Your objective
From the line with "area (µm²) |" through the line with "of all wire |", repeat the entries verbatim, both end lines included, and add nothing.

Data
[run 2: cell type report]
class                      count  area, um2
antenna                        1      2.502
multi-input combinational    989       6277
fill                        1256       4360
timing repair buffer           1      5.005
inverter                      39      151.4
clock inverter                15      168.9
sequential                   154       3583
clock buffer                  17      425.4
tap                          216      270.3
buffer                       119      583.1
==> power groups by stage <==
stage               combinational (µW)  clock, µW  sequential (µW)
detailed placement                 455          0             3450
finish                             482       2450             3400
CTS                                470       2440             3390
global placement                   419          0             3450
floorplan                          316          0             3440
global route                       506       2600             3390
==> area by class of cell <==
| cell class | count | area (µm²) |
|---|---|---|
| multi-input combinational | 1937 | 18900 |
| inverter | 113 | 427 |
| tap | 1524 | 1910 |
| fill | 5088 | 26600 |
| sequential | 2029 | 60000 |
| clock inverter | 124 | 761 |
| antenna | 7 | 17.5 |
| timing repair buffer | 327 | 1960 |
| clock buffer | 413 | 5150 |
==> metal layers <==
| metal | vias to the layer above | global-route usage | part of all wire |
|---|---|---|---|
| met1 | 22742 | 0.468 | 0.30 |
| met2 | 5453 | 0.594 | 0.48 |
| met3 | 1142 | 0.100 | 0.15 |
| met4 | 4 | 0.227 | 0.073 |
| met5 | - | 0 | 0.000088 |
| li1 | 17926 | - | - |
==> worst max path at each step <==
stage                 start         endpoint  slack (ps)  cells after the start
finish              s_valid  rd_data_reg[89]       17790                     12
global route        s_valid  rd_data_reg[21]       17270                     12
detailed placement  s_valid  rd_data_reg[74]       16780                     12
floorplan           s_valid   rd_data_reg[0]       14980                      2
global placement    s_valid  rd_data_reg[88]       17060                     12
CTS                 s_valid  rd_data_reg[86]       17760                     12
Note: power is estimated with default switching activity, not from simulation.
<file path="src/sv/fdq15_pkg.sv">
// Shared constants and widths for the decimating Q15 FIR filter.
package fdq15_pkg;

    // Storage sizes
    localparam int MAX_TAPS       = 64;
    localparam int MAX_DECIMATION = 16;

    // Derived widths
    localparam int TAP_IDX_W = $clog2(MAX_TAPS);
    localparam int TAP_CNT_W = $clog2(MAX_TAPS + 1);
    localparam int PHASE_W   = $clog2(MAX_DECIMATION);

    // Field widths
    localparam int SAMPLE_W  = 16;
    localparam int COEF_W    = 16;
    localparam int ACC_W     = 32;
    localparam int OPCODE_W  = 2;
    localparam int CIDX_W    = 6;
    localparam int TAPCFG_W  = 7;
    localparam int DECCFG_W  = 5;
    localparam int S_TDATA_W = 40;
    localparam int M_TDATA_W = 16;

    // Configuration port
    localparam int CFG_INDEX_W = 2;
    localparam int CFG_DATA_W  = 7;
    localparam logic [CFG_INDEX_W-1:0] CFG_TAP_COUNT  = 2'd0;
    localparam logic [CFG_INDEX_W-1:0] CFG_DECIMATION = 2'd1;

    // Reset values of the registers
    localparam logic [TAPCFG_W-1:0] TAP_COUNT_RST  = 7'd64;
    localparam logic [DECCFG_W-1:0] DECIMATION_RST = 5'd1;

    // Item kinds carried in tuser
    localparam logic [OPCODE_W-1:0] OP_PUSH  = 2'd0;
    localparam logic [OPCODE_W-1:0] OP_COEF  = 2'd1;
    localparam logic [OPCODE_W-1:0] OP_CLEAR = 2'd2;

    // Rounding offset: one half in Q15
    localparam logic [ACC_W-1:0] ACC_INIT = 32'd16384;

    // Sequencer states
    typedef enum logic [2:0] {
        ST_IDLE  = 3'b001,
        ST_MAC   = 3'b010,
        ST_DRAIN = 3'b100
    } state_t;

endpackage

</file>
<file path="src/sv/fir_decimator_q15_core.sv">
// Decimating Q15 FIR filter: one shared multiply-accumulate unit under a small sequencer.
// Items that produce no result (coefficient load, clear, non-final push) stay in idle, so
// the input is ready again in the next cycle. A push that completes a decimation phase
// runs the single MAC, one tap per cycle; input is not ready until its result is offered.
// The result waits in an output register, so the next item is accepted while it is pending.
// rst_n is asynchronous, active low: clears sequencer, history valid bits, ring position,
// phase and registers (tap_count 64, decimation_factor 1); coefficients stay unknown.
module fir_decimator_q15_core
(
    input  logic                               clk,
    input  logic                               rst_n,
    // Configuration write channel
    input  logic                               cfg_valid,
    output logic                               cfg_ready,
    input  logic [fdq15_pkg::CFG_INDEX_W-1:0]  cfg_index,
    input  logic [fdq15_pkg::CFG_DATA_W-1:0]   cfg_data,
    // Input stream
    input  logic                               s_axis_tvalid,
    output logic                               s_axis_tready,
    // [15:0] sample, [21:16] coef_index, [37:22] coef_value, [39:38] zero
    input  logic [fdq15_pkg::S_TDATA_W-1:0]    s_axis_tdata,
    // [1:0] opcode
    input  logic [fdq15_pkg::OPCODE_W-1:0]     s_axis_tuser,
    // Output stream
    output logic                               m_axis_tvalid,
    input  logic                               m_axis_tready,
    // [15:0] out_sample
    output logic [fdq15_pkg::M_TDATA_W-1:0]    m_axis_tdata
);
    import fdq15_pkg::*;

    // Unpacked input fields
    logic signed [SAMPLE_W-1:0] in_sample;
    logic [CIDX_W-1:0]          in_coef_index;
    logic signed [COEF_W-1:0]   in_coef_value;

    // Configuration registers
    logic [TAPCFG_W-1:0] tap_count_reg;
    logic [DECCFG_W-1:0] decimation_reg;
    logic [TAP_CNT_W-1:0] taps_use;
    logic [DECCFG_W-1:0]  factor_use;

    // Sequencer and ring state
    state_t state_reg, state_next;
    logic [TAP_IDX_W-1:0] wpos_reg, wpos_next;
    logic [PHASE_W-1:0]   phase_reg, phase_next;
    logic [TAP_IDX_W-1:0] k_reg, k_next;
    logic [TAP_IDX_W-1:0] pos_reg, pos_next;
    logic [TAP_IDX_W-1:0] last_reg, last_next;
    logic [MAX_TAPS-1:0]  hist_valid_reg, hist_valid_next;
    logic                 rd_live_reg, rd_live_next;
    logic                 mul_live_reg, mul_live_next;
    logic                 out_valid_reg, out_valid_next;

    // Datapath registers
    logic [ACC_W-1:0]           acc_reg, acc_next;
    logic [M_TDATA_W-1:0]       out_data_reg, out_data_next;
    logic signed [COEF_W-1:0]   coef_rd_reg;
    logic signed [SAMPLE_W-1:0] hist_rd_reg;
    logic                       hist_live_reg;
    logic signed [ACC_W-1:0]    prod_reg;
    logic signed [SAMPLE_W-1:0] hist_use;

    // Ring arithmetic for a push
    logic [TAP_IDX_W-1:0] slot;
    logic [TAP_CNT_W-1:0] slot_inc;
    logic [DECCFG_W-1:0]  phase_inc;
    logic                 hist_we;
    logic                 coef_we;

    // Memories
    logic [SAMPLE_W-1:0] hist_mem [MAX_TAPS];
    logic [COEF_W-1:0]   coef_mem [MAX_TAPS];

    assign in_sample     = s_axis_tdata[SAMPLE_W-1:0];
    assign in_coef_index = s_axis_tdata[SAMPLE_W+CIDX_W-1:SAMPLE_W];
    assign in_coef_value = s_axis_tdata[SAMPLE_W+CIDX_W+COEF_W-1:SAMPLE_W+CIDX_W];

    assign cfg_ready     = 1'b1;
    assign s_axis_tready = (state_reg == ST_IDLE);
    assign m_axis_tvalid = out_valid_reg;
    assign m_axis_tdata  = out_data_reg;

    // Clamp the configured tap count and decimation factor to their usable range
    always_comb
    begin
        if (tap_count_reg == '0)
            taps_use = TAP_CNT_W'(1);
        else if (TAP_CNT_W'(tap_count_reg) > TAP_CNT_W'(MAX_TAPS))
            taps_use = TAP_CNT_W'(MAX_TAPS);
        else
            taps_use = TAP_CNT_W'(tap_count_reg);

        if (decimation_reg == '0)
            factor_use = DECCFG_W'(1);
        else if (decimation_reg > DECCFG_W'(MAX_DECIMATION))
            factor_use = DECCFG_W'(MAX_DECIMATION);
        else
            factor_use = decimation_reg;
    end

    // Slot for the incoming sample, next ring position and phase
    assign slot      = ({1'b0, wpos_reg} < taps_use) ? wpos_reg : '0;
    assign slot_inc  = {1'b0, slot} + TAP_CNT_W'(1);
    assign phase_inc = DECCFG_W'(phase_reg) + DECCFG_W'(1);

    // Treat history entries not written since the last clear as zero
    assign hist_use = hist_live_reg ? hist_rd_reg : '0;

    // Sequencer
    always_comb
    begin
        state_next      = state_reg;
        wpos_next       = wpos_reg;
        phase_next      = phase_reg;
        k_next          = k_reg;
        pos_next        = pos_reg;
        last_next       = last_reg;
        hist_valid_next = hist_valid_reg;
        rd_live_next    = 1'b0;
        mul_live_next   = rd_live_reg;
        out_valid_next  = out_valid_reg;
        out_data_next   = out_data_reg;
        hist_we         = 1'b0;
        coef_we         = 1'b0;

        // Accumulate whatever product leaves the multiplier, wrapping at 32 bits
        acc_next = mul_live_reg ? (acc_reg + ACC_W'(prod_reg)) : acc_reg;

        // Drop the result once its transfer completes
        if (out_valid_reg && m_axis_tready)
            out_valid_next = 1'b0;

        case (state_reg)
            ST_IDLE:
            begin
                if (s_axis_tvalid)
                begin
                    case (s_axis_tuser)
                        OP_PUSH:
                        begin
                            hist_we               = 1'b1;
                            hist_valid_next[slot] = 1'b1;
                            wpos_next = (slot_inc >= taps_use) ? '0
                                                               : slot_inc[TAP_IDX_W-1:0];
                            if (phase_inc >= factor_use)
                            begin
                                phase_next = '0;
                                acc_next   = ACC_INIT;
                                k_next     = '0;
                                pos_next   = slot;
                                last_next  = TAP_IDX_W'(taps_use - TAP_CNT_W'(1));
                                state_next = ST_MAC;
                            end
                            else
                            begin
                                phase_next = phase_inc[PHASE_W-1:0];
                            end
                        end
                        OP_COEF:
                        begin
                            coef_we = 1'b1;
                        end
                        OP_CLEAR:
                        begin
                            hist_valid_next = '0;
                            wpos_next       = '0;
                            phase_next      = '0;
                        end
                        default:
                        begin
                        end
                    endcase
                end
            end
            ST_MAC:
            begin
                // Issue one tap read per cycle, walking back through the ring
                rd_live_next = 1'b1;
                k_next       = k_reg + TAP_IDX_W'(1);
                pos_next     = (pos_reg == '0) ? last_reg : pos_reg - TAP_IDX_W'(1);
                if (k_reg == last_reg)
                    state_next = ST_DRAIN;
            end
            ST_DRAIN:
            begin
                // Hold until the MAC pipeline empties and the output register is free
                if (!rd_live_reg && !mul_live_reg && (!out_valid_reg || m_axis_tready))
                begin
                    out_valid_next = 1'b1;
                    out_data_next  = acc_reg[30:15];
                    state_next     = ST_IDLE;
                end
            end
            default:
            begin
                state_next = ST_IDLE;
            end
        endcase
    end

    // Control registers and configuration
    always_ff @(posedge clk or negedge rst_n)
    begin
        if (!rst_n)
        begin
            state_reg      <= ST_IDLE;
            wpos_reg       <= '0;
            phase_reg      <= '0;
            k_reg          <= '0;
            pos_reg        <= '0;
            last_reg       <= '0;
            hist_valid_reg <= '0;
            rd_live_reg    <= 1'b0;
            mul_live_reg   <= 1'b0;
            out_valid_reg  <= 1'b0;
            tap_count_reg  <= TAP_COUNT_RST;
            decimation_reg <= DECIMATION_RST;
        end
        else
        begin
            state_reg      <= state_next;
            wpos_reg       <= wpos_next;
            phase_reg      <= phase_next;
            k_reg          <= k_next;
            pos_reg        <= pos_next;
            last_reg       <= last_next;
            hist_valid_reg <= hist_valid_next;
            rd_live_reg    <= rd_live_next;
            mul_live_reg   <= mul_live_next;
            out_valid_reg  <= out_valid_next;
            if (cfg_valid && cfg_ready)
            begin
                case (cfg_index)
                    CFG_TAP_COUNT:  tap_count_reg  <= cfg_data[TAPCFG_W-1:0];
                    CFG_DECIMATION: decimation_reg <= cfg_data[DECCFG_W-1:0];
                    default:
                    begin
                    end
                endcase
            end
        end
    end

    // Datapath registers: accumulator, output data, multiplier stage
    always_ff @(posedge clk)
    begin
        acc_reg       <= acc_next;
        out_data_reg  <= out_data_next;
        prod_reg      <= ACC_W'(coef_rd_reg * hist_use);
        hist_live_reg <= hist_valid_reg[pos_reg];
    end

    // History and coefficient memories with registered reads
    always_ff @(posedge clk)
    begin
        if (hist_we)
            hist_mem[slot] <= in_sample;
        if (coef_we)
            coef_mem[in_coef_index] <= in_coef_value;
        hist_rd_reg <= hist_mem[pos_reg];
        coef_rd_reg <= coef_mem[k_reg];
    end

endmodule

</file>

Problem solution
| cell class | count | area (µm²) |
|---|---|---|
| multi-input combinational | 1937 | 18900 |
| inverter | 113 | 427 |
| tap | 1524 | 1910 |
| fill | 5088 | 26600 |
| sequential | 2029 | 60000 |
| clock inverter | 124 | 761 |
| antenna | 7 | 17.5 |
| timing repair buffer | 327 | 1960 |
| clock buffer | 413 | 5150 |
==> metal layers <==
| metal | vias to the layer above | global-route usage | part of all wire |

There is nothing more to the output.